*** Information supplied Section Begins ***
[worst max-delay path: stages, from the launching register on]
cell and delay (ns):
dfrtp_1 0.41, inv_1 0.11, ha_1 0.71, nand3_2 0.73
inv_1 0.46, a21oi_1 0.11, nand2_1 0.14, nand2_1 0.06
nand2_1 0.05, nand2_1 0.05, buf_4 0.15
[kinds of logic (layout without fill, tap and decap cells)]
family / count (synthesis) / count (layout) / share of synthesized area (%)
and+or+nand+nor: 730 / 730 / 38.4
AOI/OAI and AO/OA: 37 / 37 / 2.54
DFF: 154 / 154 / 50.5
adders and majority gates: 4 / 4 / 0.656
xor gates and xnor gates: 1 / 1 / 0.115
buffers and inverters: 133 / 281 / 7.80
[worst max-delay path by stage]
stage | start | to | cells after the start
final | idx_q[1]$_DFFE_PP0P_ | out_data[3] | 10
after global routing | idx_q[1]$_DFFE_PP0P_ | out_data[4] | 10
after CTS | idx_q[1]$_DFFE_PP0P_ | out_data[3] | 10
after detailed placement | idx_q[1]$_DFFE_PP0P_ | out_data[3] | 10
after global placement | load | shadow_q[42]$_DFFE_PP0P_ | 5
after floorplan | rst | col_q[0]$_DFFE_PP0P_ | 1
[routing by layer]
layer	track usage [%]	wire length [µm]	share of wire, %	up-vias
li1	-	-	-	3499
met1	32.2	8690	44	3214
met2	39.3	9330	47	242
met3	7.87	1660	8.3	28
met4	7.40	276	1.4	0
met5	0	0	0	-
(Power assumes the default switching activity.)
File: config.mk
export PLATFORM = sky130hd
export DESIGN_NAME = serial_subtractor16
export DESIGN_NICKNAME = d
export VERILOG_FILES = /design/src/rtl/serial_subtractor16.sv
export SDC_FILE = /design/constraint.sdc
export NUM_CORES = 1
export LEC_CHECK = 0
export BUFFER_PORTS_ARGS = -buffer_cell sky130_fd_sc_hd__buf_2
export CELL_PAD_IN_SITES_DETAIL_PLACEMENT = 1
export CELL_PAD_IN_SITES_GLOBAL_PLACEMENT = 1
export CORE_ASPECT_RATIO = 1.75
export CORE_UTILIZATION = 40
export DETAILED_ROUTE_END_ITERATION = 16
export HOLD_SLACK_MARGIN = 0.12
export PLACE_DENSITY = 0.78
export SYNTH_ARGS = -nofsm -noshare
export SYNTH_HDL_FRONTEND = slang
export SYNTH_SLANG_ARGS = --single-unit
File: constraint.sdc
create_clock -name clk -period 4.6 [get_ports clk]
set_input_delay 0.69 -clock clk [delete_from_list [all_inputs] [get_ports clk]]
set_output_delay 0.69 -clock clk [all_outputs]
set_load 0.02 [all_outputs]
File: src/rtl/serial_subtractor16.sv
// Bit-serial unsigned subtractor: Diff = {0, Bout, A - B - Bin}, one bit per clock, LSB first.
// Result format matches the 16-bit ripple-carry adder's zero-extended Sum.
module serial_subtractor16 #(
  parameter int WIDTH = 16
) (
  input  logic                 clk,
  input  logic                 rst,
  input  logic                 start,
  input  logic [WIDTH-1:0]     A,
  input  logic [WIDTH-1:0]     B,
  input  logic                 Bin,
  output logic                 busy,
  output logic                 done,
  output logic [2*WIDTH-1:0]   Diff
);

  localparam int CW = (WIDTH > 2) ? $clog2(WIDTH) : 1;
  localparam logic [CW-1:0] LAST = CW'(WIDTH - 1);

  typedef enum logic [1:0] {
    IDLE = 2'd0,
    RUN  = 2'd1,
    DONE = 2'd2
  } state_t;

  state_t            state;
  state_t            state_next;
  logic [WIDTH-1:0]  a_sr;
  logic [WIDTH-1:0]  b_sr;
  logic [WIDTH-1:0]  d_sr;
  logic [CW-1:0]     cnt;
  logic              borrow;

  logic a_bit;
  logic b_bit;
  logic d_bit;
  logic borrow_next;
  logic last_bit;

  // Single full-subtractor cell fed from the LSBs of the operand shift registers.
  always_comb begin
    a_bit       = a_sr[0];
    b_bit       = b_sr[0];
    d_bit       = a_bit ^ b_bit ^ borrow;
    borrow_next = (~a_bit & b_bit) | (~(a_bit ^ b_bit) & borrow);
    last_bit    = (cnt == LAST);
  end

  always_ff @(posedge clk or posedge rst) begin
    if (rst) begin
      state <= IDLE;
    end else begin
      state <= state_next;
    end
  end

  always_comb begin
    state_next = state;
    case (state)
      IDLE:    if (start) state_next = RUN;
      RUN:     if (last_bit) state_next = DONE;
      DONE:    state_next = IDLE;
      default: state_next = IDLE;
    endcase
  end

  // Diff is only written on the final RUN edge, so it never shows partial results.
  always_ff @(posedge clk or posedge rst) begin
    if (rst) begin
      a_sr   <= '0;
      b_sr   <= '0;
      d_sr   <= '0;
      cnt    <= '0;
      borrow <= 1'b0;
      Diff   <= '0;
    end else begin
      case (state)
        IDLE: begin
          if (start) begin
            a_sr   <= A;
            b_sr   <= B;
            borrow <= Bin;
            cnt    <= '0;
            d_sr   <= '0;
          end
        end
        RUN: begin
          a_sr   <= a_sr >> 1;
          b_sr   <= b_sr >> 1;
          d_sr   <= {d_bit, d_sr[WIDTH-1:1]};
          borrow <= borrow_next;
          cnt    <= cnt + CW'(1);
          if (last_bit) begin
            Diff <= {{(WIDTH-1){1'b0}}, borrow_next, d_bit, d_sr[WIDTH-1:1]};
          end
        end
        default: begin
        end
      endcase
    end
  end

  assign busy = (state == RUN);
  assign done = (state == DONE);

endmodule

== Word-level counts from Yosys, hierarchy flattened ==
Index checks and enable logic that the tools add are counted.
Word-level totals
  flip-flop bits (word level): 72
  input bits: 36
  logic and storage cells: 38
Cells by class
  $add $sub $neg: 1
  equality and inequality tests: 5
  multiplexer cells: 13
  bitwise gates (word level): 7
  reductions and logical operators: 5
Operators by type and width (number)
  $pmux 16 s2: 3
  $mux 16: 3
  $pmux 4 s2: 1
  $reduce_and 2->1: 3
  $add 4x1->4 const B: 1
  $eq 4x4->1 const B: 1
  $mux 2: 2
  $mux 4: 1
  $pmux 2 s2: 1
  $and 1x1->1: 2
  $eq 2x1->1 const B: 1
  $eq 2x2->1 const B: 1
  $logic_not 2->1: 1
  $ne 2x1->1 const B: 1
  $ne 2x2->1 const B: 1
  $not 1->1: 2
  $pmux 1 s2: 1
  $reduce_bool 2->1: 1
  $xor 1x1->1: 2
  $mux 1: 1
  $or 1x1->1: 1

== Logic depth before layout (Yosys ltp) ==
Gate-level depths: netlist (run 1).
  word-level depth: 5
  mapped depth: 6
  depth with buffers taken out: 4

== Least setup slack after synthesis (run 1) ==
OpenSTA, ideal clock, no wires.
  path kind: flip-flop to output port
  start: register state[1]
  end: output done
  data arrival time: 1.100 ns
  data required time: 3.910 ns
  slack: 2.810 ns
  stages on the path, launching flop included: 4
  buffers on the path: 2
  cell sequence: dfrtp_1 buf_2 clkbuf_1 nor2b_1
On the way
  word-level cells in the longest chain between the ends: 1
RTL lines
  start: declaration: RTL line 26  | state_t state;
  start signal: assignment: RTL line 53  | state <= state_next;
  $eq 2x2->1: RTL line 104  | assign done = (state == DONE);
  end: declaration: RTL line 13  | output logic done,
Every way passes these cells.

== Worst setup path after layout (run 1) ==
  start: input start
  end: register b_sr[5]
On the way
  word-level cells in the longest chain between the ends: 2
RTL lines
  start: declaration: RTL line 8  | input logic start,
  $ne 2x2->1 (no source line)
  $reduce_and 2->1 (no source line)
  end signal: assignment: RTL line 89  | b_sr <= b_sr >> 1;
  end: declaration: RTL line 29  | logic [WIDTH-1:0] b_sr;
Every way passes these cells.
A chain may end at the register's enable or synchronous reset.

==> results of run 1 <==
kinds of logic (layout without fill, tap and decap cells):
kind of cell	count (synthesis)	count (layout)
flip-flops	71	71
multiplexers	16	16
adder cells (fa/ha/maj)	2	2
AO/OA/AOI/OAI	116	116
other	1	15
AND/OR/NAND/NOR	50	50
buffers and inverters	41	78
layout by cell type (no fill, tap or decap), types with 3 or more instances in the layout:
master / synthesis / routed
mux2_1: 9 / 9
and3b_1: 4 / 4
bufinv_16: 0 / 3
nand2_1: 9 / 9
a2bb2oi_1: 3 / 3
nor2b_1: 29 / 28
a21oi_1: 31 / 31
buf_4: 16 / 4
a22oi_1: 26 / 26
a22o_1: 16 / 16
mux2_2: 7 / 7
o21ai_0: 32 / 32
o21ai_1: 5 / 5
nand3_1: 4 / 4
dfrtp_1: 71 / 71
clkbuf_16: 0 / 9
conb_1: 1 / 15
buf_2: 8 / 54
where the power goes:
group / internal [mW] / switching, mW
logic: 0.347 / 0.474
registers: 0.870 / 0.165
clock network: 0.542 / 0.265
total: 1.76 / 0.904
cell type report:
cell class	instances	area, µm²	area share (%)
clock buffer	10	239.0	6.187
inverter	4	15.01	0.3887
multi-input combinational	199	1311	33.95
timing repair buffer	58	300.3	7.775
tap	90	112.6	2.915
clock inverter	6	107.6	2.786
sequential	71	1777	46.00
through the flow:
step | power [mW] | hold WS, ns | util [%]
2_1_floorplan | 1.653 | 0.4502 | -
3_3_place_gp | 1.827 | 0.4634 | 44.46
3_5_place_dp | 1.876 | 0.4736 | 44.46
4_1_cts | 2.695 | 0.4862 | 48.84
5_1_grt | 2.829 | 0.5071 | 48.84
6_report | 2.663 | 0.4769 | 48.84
*** Information supplied Section Ends ***
Problem to work on: Take the records above and return, word for word, only the lines that fall from the line with "after CTS |" to the line with "[routing by layer]", both of them included.

Written response:
after CTS | idx_q[1]$_DFFE_PP0P_ | out_data[3] | 10
after detailed placement | idx_q[1]$_DFFE_PP0P_ | out_data[3] | 10
after global placement | load | shadow_q[42]$_DFFE_PP0P_ | 5
after floorplan | rst | col_q[0]$_DFFE_PP0P_ | 1
[routing by layer]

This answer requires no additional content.